SPEAKER_01:And it's like it's not gonna happen, right?
SPEAKER_00:Yeah, don't don't be deceived. There's a lot of a lot of deception. Right.
SPEAKER_01:One one person can't, short of Christ Himself, one person can't do it all. And only thing only thing necessary, evil prevail, good peoples do nothing.
SPEAKER_00:Nothing, right. And that's and that is that is the sentiment behind it to say to me, I saw it as an opportunity for the church to stand up and say, hey, we have an opportunity because we actually have an unbeliever who's contending, you know, even if it's on a religious level, he's contending for our ideas, you know, as even as superficial as saying, oh, Merry Christmas, and we're gonna put Merry Christmas back into Christmas. And it's like, well, yeah, these are very, very superficial approaches, but they are valid because at that level, we this our Christian faith is being maligned and attacked and undermined. And so now we have this leader that's gonna stand up and say, Well, I'm just gonna say it and I'm gonna say it too.
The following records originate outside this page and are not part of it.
This design comes from an exercise in tuning for small area and a short achievable clock period on the open sky130 flow, not from production work.
In this exercise RTL edits were held to simulation tests only and were not proved equivalent to the original.

## design.v

```verilog
module DOUBLY_PIPELINE(clk,xi,yi,r,ang,xf,yf);
input signed[15:0] xi,yi;
input clk;
output reg signed [15:0] r,ang;
output reg signed [15:0] xf,yf;
 wire signed [15:0] ri,angi;
 wire  signed [15:0] xfi,yfi;
wire  signed [15:0] g1,g2,g3,g4,g5,g6,g7,g8;
mycordic x1(clk,xi,yi,g1,g2,g3,g4,g5,g6,g7,g8,xfi,yfi);     
cordic_vec x2(clk,xi,yi,g1,g2,g3,g4,g5,g6,g7,g8,ri,angi);  
always @(*)
begin 
xf<=xfi;
yf<=yfi;  
r<=ri;
ang<=angi;
end
endmodule
module mycordic(clk,xi,yi,a1,a2,a3,a4,a5,a6,a7,a8,xf,yf);
input signed[15:0] xi,yi;
input   signed [15:0] a1,a2,a3,a4,a5,a6,a7,a8;
input clk;
output reg  signed [15:0] xf,yf;
reg  signed [15:0] x1,x2,x3,x4,x5,x6,x7,x8;
reg  signed [15:0] y1,y2,y3,y4,y5,y6,y7,y8;
wire signed [15:0] angle45,angle26,angle14,angle7,angle3_5,angle1_79,angle0_89,angle0_44;
reg  signed [15:0] angle_i [8:0];  
wire signed [15:0] s = 16'd607;
assign angle45 = 16'd4500;           
assign angle26  = 16'd2657;  
assign angle14  = 16'd1404;   
assign angle7   = 16'd713;   
assign angle3_5 = 16'd358;   
assign angle1_79 = 16'd179;  
assign angle0_89 = 16'd89;  
assign angle0_44 = 16'd44;  
always @(posedge clk)
begin  
    angle_i[0] <= angle45 ;
	    x1<= xi + yi;   
		y1<= yi - xi;
	   if (angle_i[0] > a2)
		begin 
		x2<= x1 - (y1>>>1);  
		y2<= y1 + (x1>>>1); 
		angle_i[1] <= angle_i[0] - angle26 ; 
		end 
	   else
		begin 
		x2<= x1+(y1>>>1); 
		y2<= y1-(x1>>>1);
	    angle_i[1] <= angle_i[0] + angle26 ;  
	   end
	 if (angle_i[1] > a3)
	    begin 
		 angle_i[2] <= angle_i[1] - angle14 ;  
		  x3<= x2 - (y2>>>2); 
		  y3<= y2 +(x2>>>2);
		end 
		else 
		begin 
	      angle_i[2] <= angle_i[1] + angle14 ;  
		  x3<= x2+(y2>>>2); 
		  y3<= y2-(x2>>>2);
		end 
	if (angle_i[2] > a4)
	    begin 
		  angle_i[3] <= angle_i[2] - angle7 ;  
		  x4<= x3 - (y3>>>3); 
		  y4<= y3 +(x3>>>3);
		 end 
		else 
		begin 
	     angle_i[3] <= angle_i[2] + angle7 ;  
		  x4<= x3+(y3>>>3); 
		  y4<= y3-(x3>>>3);
		end 
		if (angle_i[3] > a5)
	    begin 
			angle_i[4] <= angle_i[3] - angle3_5 ;  
			x5<= x4 - (y4>>>4); 
			y5<= y4 + (x4>>>4);
		 end 
		else 
		begin
			angle_i[4] <= angle_i[3] + angle3_5 ;  
			x5<= x4+(y4>>>4); 
			y5<= y4-(x4>>>4);
		end 
	   if (angle_i[4] > a6)
	    begin 
			angle_i[5] <= angle_i[4] - angle1_79 ;  
			x6<= x5 - (y5>>>5); 
			y6<= y5 +(x5>>>5);
		end
		else 
		begin 
	       angle_i[5] <= angle_i[4] + angle1_79 ;  
		   x6<= x5+(y5>>>5); 
		   y6<= y5-(x5>>>5);
		end 
		if (angle_i[5] > a7)
	    begin 
			angle_i[6] <= angle_i[5] - angle0_89 ;  
			x7<= x6 - (y6>>>6); 
			y7<= y6 +(x6>>>6);
		end
		else 
		begin 
			angle_i[6] <= angle_i[5] + angle0_89;  
			x7<= x6+(y6>>>6); 
			y7<= y6-(x6>>>6);
		end 
		if (angle_i[6] > a8)
	     begin 
			angle_i[7] <= angle_i[6] - angle0_44 ;  
			x8<= x7 - (y7>>>7); 
			y8<= y7 +(x7>>>7);
		 end 
		 else 
         begin 	     
			angle_i[7] <= angle_i[6] + angle0_44 ;  
			x8<= x7+(y7>>>7); 
			y8<= y7-(x7>>>7);
		 end  
      xf <=  (s*x8)/1000 ;
      yf <=  (s*y8)/1000 ;	  
end 
endmodule
module cordic_vec(clk,a0,b0,ang1,ang2,ang3,ang4,ang5,ang6,ang7,ang8,r,ang);
input signed[15:0]a0,b0;
input clk;
  output reg signed [15:0]r,ang;  
  output reg signed[15:0] ang1,ang2,ang3,ang4,ang5,ang6,ang7,ang8;  
  reg signed [15:0] a1,a2,a3,a4,a5,a6,a7,a8;
  reg signed [15:0] b1,b2,b3,b4,b5,b6,b7,b8;
  reg signed[15:0] angle_x1,angle_x2,angle_x3,angle_x4,angle_x5,angle_x6,angle_x7,angle_x8;
wire signed [15:0] v;
assign v=16'd0607;
wire [15:0]angle[7:0];
  assign angle[0]=16'd4500;
  assign angle[1]=16'd2657;
  assign angle[2]=16'd1404;
  assign angle[3]=16'd713;
  assign angle[4]=16'd358;
  assign angle[5]=16'd179;
  assign angle[6]=16'd089;
  assign angle[7]=16'd044;
  always @ (posedge clk)
   begin
      a1<=a0+b0;
      b1<=b0-a0;
      angle_x1 <= angle[0];
	  ang1 <= angle_x1;
    if(b1 < 0)  
   begin
      a2<= a1 - (b1>>>1);
      b2<= b1 + (a1>>>1);
     angle_x2<=angle_x1-angle[1];
	   ang2<= angle_x2;
     end
    else
   begin
      a2<=a1+(b1>>>1);
      b2<=b1-(a1>>>1);
      angle_x2<=angle_x1+angle[1];
	  ang2<= angle_x2;
    end
     if(b2<0)
	begin
     a3<=a2-(b2>>>2);
     b3<=b2+(a2>>>2);
     angle_x3<=angle_x2-angle[2];
	  ang3<= angle_x3;
     end
  	else
  	begin
      a3<=a2+(b2>>>2);
      b3<=b2-(a2>>>2);
      angle_x3<=angle_x2+angle[2];
	  ang3<= angle_x3;
	end
     if(b3<0)
	begin
     a4<=a3-(b3>>>3);
     b4<=b3+(a3>>>3);
     angle_x4<=angle_x3-angle[3];
	 ang4<=angle_x4;
     end
  	else
  	begin
      a4<=a3+(b3>>>3);
      b4<=b3-(a3>>>3);
     angle_x4<=angle_x3+angle[3];
	 ang4<=angle_x4;
	end
     if(b4<0)
	begin
     a5<=a4-(b4>>>4);
     b5<=b4+(a4>>>4);
      angle_x5<=angle_x4-angle[4];
	   ang5<=angle_x5;
     end
  	else
  	begin
      a5<=a4+(b4>>>4);
      b5<=b4-(a4>>>4);
      angle_x5<=angle_x4+angle[4];
	   ang5<=angle_x5;
	end
     if(b5<0)
	begin
     a6<=a5-(b5>>>5);
     b6<=b5+(a5>>>5);
    angle_x6<=angle_x5-angle[5];
	 ang6<=angle_x6;
     end
  	else
  	begin
      a6<=a5+(b5>>>5);
      b6<=b5-(a5>>>5);
      angle_x6<=angle_x5+angle[5];
	  ang6<=angle_x6;
	end
     if(b6<0)
	begin
     a7<=a6-(b6>>>6);
     b7<=b6+(a6>>>6);
     angle_x7<=angle_x6-angle[6];
	 ang7<=angle_x7;
     end
  	else
  	begin
     a7<=a6+(b6>>>6);
     b7<=b6-(a6>>>6);
      angle_x7<=angle_x6+angle[6];
	  ang7<=angle_x7;
 	 end
     if(b7<0)
	begin
      a8<=a7-(b7>>>7);
      b8<=b7+(a7>>>7);
      angle_x8<=angle_x7-angle[7];
	  ang8<=angle_x8;
     end
  	else
      begin
      a8<=a7+(b7>>>7);
      b8<=b7-(a7>>>7);
       angle_x8<=angle_x7-angle[7];
	   ang8<=angle_x8;
     end
r<=v*a8/1000;
ang<=angle_x8;
end
endmodule
```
SPEAKER_01:Yeah, and as a personal standpoint, uh, I I like that. The the cultural war. But at the same time, right, being a Christian, I recognize it isn't only and always about me and my stuff. So, yes, we as Christians say Merry Christmas, but I don't demand the people at Target or wherever say merry happy holidays is perfectly fine with me because I want to acknowledge my Jewish brethren and Hanukkah. I want to acknowledge, hey, New Year's Eve, the holiday is around the corner. So I around Christmas time have no problem with the happy holidays, if it's meant in the right way, it's not meant as a cultural attack of trying to eliminate Christianity. So the motivation matters.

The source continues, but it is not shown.